Exercise
For the data below, the lines that hold "about" should be counted; only the resulting number is expected.

Data for this exercise
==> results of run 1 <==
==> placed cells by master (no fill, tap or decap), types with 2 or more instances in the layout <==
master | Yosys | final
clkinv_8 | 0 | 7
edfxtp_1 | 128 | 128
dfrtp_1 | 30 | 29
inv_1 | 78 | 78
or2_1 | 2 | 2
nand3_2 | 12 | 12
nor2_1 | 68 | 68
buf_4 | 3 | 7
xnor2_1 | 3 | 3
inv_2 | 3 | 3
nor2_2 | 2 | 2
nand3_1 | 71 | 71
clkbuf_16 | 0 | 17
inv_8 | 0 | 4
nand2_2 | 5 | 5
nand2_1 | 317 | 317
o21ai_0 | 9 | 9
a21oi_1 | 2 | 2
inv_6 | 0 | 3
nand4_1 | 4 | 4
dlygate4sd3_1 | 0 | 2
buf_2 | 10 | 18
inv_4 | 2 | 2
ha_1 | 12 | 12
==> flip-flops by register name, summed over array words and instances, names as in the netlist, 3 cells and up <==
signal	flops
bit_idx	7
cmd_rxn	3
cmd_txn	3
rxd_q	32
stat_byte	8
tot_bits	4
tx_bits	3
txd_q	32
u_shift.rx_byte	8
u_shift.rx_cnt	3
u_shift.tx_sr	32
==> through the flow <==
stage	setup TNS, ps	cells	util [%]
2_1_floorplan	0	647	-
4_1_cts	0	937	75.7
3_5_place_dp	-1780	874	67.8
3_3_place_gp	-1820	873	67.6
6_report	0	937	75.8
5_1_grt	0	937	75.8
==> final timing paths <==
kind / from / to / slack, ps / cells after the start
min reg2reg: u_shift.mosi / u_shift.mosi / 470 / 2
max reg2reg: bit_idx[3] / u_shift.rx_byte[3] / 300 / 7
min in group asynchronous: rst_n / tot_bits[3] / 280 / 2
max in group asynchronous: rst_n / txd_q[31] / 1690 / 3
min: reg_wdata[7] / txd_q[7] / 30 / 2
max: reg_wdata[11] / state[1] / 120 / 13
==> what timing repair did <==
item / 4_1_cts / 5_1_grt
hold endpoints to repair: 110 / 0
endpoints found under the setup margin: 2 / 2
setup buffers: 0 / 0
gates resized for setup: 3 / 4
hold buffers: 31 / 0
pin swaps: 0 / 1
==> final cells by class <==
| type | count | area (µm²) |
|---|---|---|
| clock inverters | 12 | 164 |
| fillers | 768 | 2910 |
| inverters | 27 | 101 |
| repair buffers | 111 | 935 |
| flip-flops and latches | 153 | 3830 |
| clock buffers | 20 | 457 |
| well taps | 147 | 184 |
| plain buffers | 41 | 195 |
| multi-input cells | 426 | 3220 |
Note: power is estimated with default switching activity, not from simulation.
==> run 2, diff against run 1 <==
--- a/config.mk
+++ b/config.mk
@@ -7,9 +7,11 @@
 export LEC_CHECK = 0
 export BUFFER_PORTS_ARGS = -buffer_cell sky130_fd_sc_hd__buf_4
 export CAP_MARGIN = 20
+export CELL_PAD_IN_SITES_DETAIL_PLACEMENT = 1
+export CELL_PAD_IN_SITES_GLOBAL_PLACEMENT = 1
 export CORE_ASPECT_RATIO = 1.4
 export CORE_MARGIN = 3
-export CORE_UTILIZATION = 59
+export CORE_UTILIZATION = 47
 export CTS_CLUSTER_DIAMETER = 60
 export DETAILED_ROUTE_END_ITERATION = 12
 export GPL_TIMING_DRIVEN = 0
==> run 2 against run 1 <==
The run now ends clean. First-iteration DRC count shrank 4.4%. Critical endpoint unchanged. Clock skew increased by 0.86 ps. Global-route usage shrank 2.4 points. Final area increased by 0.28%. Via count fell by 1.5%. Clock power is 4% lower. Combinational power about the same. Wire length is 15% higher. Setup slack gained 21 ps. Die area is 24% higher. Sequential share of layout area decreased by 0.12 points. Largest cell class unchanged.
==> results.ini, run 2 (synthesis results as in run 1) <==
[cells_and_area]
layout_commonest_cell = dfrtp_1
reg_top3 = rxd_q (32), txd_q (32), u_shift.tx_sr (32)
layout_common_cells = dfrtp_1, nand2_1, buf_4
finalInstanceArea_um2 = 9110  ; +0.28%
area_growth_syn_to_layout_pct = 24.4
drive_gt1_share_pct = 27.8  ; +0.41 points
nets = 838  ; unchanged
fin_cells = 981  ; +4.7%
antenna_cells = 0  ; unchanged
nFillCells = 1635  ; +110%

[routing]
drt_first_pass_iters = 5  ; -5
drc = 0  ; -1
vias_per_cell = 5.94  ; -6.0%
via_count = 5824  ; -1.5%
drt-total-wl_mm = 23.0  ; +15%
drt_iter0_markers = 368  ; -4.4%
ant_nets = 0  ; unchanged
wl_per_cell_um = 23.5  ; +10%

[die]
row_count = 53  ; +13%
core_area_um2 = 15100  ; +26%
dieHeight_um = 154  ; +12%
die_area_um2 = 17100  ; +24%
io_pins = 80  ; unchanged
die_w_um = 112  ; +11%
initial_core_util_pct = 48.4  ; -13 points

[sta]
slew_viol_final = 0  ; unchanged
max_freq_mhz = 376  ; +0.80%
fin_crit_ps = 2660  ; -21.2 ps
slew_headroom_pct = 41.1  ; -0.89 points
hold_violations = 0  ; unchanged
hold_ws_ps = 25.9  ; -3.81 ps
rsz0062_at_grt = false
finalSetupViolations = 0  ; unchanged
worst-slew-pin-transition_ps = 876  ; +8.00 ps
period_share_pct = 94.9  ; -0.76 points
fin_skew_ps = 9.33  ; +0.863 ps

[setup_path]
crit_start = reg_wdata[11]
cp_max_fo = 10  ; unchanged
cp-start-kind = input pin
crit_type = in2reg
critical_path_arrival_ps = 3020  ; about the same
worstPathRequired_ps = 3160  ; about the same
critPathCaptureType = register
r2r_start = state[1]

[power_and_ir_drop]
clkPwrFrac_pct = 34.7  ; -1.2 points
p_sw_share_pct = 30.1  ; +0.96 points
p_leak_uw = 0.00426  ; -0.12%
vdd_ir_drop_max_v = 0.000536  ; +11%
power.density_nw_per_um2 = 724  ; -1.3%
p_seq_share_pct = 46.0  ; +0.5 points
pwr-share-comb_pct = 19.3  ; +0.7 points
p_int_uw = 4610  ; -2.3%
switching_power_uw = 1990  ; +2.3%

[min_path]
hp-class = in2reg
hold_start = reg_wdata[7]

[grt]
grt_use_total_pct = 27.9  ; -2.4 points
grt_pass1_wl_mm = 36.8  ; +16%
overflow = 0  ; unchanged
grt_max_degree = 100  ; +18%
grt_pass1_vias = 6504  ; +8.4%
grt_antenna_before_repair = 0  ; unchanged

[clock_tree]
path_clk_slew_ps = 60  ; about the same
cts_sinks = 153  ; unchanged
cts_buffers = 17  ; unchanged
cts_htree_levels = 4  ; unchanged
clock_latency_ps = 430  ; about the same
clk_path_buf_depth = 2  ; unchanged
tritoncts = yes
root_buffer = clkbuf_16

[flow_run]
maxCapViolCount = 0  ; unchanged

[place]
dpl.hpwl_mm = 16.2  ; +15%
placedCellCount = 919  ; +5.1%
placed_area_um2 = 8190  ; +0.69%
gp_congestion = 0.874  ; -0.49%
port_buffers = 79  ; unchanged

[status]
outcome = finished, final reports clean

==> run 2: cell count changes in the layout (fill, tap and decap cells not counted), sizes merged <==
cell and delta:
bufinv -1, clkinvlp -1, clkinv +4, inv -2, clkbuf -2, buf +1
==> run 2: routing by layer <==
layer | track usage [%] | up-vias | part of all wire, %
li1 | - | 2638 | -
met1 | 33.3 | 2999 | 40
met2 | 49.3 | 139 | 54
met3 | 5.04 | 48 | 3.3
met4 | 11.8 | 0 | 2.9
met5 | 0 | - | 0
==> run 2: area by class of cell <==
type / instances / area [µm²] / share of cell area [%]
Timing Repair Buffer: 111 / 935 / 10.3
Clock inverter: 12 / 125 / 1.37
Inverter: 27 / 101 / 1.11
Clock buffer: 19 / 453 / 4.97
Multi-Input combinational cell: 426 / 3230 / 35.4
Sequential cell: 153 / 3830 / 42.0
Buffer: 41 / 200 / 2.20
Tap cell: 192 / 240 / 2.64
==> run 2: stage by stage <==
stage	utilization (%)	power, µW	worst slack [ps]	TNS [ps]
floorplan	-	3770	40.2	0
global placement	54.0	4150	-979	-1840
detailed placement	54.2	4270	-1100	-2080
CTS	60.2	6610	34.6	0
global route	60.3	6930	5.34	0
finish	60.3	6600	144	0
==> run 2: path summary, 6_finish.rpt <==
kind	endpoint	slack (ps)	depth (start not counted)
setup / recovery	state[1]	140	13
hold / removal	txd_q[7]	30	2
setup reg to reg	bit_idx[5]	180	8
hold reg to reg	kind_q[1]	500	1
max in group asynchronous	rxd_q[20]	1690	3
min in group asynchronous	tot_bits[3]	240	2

Task output
5